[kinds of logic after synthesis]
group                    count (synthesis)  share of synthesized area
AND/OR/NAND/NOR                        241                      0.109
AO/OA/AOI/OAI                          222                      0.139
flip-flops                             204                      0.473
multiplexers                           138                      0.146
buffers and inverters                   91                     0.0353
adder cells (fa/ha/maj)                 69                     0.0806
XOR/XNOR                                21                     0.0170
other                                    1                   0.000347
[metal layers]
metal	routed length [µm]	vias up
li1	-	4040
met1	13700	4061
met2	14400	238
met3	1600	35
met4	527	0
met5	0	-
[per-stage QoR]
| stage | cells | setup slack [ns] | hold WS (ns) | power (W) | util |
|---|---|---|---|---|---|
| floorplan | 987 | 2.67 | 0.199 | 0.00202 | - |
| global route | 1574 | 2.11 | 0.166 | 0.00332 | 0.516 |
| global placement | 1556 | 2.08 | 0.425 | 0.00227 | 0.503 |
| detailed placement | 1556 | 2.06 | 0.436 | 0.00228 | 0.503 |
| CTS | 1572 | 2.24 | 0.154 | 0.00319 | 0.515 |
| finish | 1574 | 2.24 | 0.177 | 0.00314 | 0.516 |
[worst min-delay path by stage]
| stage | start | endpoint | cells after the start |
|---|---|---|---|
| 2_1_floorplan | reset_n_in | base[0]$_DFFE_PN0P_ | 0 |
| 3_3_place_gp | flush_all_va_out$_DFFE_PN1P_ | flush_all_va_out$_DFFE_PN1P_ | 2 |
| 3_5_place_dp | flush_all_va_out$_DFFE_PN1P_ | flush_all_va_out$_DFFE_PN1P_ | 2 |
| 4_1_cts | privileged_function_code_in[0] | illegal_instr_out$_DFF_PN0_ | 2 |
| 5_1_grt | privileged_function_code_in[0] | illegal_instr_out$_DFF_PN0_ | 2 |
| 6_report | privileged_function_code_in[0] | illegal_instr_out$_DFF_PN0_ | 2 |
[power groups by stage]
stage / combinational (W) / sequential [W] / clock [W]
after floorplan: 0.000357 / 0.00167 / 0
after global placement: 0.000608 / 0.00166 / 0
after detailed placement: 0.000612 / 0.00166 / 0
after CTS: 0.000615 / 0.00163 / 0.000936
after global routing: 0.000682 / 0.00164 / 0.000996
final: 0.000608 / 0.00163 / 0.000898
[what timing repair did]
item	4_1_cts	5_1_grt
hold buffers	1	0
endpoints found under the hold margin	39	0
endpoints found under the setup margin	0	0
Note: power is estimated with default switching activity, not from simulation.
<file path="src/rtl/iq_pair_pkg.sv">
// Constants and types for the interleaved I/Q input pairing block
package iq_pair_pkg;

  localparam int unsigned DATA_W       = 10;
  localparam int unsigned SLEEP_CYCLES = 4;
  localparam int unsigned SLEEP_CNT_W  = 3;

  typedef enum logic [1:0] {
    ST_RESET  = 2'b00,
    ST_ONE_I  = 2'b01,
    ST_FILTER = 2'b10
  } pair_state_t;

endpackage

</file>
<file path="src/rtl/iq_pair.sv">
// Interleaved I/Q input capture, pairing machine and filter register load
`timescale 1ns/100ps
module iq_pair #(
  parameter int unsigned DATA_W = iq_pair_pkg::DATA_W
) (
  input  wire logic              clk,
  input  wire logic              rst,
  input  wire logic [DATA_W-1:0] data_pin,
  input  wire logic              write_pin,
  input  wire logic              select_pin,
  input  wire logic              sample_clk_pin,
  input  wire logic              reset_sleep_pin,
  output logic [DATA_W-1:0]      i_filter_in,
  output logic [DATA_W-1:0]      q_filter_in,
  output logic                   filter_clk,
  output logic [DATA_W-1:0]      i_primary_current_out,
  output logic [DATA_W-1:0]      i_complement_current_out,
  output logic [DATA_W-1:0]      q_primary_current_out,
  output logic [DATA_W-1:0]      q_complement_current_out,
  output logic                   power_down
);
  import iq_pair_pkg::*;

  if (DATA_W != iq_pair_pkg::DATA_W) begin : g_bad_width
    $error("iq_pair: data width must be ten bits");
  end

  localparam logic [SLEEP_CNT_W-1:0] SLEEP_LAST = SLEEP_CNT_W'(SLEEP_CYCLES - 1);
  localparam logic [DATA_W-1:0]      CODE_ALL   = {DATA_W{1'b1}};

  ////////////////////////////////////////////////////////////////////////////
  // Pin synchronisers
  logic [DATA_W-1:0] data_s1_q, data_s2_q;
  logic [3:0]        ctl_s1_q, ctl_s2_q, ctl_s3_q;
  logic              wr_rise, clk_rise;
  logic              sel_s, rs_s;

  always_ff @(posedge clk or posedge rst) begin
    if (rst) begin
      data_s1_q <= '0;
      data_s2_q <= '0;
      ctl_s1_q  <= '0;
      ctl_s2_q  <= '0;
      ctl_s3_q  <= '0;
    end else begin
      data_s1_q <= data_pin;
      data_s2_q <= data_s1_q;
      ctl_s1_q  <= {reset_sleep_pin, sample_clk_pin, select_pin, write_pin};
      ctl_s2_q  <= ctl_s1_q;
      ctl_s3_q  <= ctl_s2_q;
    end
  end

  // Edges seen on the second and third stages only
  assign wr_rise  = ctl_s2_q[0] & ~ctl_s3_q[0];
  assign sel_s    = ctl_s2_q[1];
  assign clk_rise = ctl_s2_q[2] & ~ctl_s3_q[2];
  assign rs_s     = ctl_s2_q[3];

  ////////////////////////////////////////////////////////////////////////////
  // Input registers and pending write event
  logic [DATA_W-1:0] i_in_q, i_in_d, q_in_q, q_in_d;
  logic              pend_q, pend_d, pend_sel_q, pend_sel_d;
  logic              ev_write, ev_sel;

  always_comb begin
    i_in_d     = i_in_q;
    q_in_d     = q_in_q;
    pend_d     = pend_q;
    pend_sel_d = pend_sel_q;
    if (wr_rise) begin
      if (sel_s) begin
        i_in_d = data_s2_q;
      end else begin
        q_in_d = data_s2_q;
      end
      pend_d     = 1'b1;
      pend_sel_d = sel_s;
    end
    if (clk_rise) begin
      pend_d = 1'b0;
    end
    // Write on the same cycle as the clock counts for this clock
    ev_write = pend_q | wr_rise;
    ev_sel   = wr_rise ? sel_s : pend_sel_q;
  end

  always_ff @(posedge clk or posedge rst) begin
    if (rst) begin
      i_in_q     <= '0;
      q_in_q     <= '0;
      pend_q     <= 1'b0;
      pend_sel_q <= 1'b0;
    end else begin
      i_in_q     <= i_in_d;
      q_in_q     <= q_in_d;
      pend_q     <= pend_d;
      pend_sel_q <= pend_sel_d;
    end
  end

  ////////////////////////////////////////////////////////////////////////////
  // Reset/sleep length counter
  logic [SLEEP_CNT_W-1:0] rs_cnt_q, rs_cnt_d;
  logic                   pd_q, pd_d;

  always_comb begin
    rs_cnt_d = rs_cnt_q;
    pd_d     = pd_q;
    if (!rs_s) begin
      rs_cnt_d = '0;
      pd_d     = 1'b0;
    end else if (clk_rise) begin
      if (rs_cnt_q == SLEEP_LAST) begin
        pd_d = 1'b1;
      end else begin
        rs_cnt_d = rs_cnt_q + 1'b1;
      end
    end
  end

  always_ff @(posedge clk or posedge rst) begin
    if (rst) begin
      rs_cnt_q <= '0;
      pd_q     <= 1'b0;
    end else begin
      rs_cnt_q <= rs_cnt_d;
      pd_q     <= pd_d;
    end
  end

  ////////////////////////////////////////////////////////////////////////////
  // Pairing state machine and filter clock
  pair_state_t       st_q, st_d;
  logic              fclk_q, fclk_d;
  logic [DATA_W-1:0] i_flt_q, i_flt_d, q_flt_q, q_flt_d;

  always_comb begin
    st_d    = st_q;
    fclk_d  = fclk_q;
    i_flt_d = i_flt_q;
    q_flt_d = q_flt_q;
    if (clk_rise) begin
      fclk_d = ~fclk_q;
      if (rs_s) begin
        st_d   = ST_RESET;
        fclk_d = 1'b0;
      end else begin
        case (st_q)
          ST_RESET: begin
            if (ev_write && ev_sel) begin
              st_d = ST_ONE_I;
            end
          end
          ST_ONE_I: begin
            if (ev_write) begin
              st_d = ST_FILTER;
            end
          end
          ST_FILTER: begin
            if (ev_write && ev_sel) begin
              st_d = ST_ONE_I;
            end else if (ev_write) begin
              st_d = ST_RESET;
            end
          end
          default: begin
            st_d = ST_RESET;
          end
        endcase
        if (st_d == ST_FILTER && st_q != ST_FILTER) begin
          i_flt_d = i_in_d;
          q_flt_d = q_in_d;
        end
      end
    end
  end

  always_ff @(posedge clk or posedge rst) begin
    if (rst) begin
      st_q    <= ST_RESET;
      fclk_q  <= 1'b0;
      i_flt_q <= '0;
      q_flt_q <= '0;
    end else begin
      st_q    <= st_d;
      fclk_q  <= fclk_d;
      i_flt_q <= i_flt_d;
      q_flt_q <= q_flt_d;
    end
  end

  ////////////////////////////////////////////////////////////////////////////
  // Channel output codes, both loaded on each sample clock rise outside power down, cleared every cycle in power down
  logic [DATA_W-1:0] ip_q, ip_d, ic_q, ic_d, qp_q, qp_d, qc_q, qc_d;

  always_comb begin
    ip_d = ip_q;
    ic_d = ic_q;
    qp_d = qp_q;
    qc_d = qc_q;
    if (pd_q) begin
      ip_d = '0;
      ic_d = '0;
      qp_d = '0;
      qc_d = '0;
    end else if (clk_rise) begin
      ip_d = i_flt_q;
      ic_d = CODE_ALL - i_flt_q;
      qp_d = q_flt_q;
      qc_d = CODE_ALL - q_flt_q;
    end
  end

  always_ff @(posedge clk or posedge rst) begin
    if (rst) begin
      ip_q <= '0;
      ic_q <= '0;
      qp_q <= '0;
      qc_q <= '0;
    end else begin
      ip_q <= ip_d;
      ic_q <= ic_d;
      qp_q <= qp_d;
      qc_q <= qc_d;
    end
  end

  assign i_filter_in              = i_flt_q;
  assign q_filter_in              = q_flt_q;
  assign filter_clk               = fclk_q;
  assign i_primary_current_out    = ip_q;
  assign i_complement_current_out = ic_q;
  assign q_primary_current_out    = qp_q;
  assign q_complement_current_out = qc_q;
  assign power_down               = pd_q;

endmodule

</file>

...

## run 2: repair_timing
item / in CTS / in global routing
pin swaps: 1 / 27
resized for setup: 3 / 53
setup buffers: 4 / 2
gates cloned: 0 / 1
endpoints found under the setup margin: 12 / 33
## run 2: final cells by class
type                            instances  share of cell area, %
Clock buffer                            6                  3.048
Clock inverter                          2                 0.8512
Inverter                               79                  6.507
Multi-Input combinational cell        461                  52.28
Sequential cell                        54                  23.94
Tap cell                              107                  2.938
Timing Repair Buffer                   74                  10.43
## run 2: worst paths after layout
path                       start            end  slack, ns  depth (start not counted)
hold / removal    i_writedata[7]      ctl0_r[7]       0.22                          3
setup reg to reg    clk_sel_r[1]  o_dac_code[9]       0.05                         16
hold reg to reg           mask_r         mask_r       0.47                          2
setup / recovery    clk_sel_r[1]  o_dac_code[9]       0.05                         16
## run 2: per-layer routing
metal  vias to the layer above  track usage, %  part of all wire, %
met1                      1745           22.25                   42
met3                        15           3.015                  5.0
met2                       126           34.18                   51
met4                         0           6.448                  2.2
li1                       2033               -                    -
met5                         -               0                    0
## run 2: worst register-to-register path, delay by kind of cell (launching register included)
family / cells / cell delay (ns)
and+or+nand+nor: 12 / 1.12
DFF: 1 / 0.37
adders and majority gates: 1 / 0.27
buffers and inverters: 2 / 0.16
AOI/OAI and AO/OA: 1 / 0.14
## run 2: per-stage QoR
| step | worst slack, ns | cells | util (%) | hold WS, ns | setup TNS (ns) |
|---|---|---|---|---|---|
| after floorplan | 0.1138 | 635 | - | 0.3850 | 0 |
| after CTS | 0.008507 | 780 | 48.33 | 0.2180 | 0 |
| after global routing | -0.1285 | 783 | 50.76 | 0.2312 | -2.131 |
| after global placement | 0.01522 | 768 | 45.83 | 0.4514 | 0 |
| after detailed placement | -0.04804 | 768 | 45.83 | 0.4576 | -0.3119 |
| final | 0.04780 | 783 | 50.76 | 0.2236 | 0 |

* [TO DO]: Both the line containing "DFF: 1 / 0.37" and the line containing "0.2312 | -2.131 |" belong in the answer. Print them and every line above that falls between them exactly, and no others.

* [TASK RESPONSE]:
DFF: 1 / 0.37
adders and majority gates: 1 / 0.27
buffers and inverters: 2 / 0.16
AOI/OAI and AO/OA: 1 / 0.14
## run 2: per-stage QoR
| step | worst slack, ns | cells | util (%) | hold WS, ns | setup TNS (ns) |
|---|---|---|---|---|---|
| after floorplan | 0.1138 | 635 | - | 0.3850 | 0 |
| after CTS | 0.008507 | 780 | 48.33 | 0.2180 | 0 |
| after global routing | -0.1285 | 783 | 50.76 | 0.2312 | -2.131 |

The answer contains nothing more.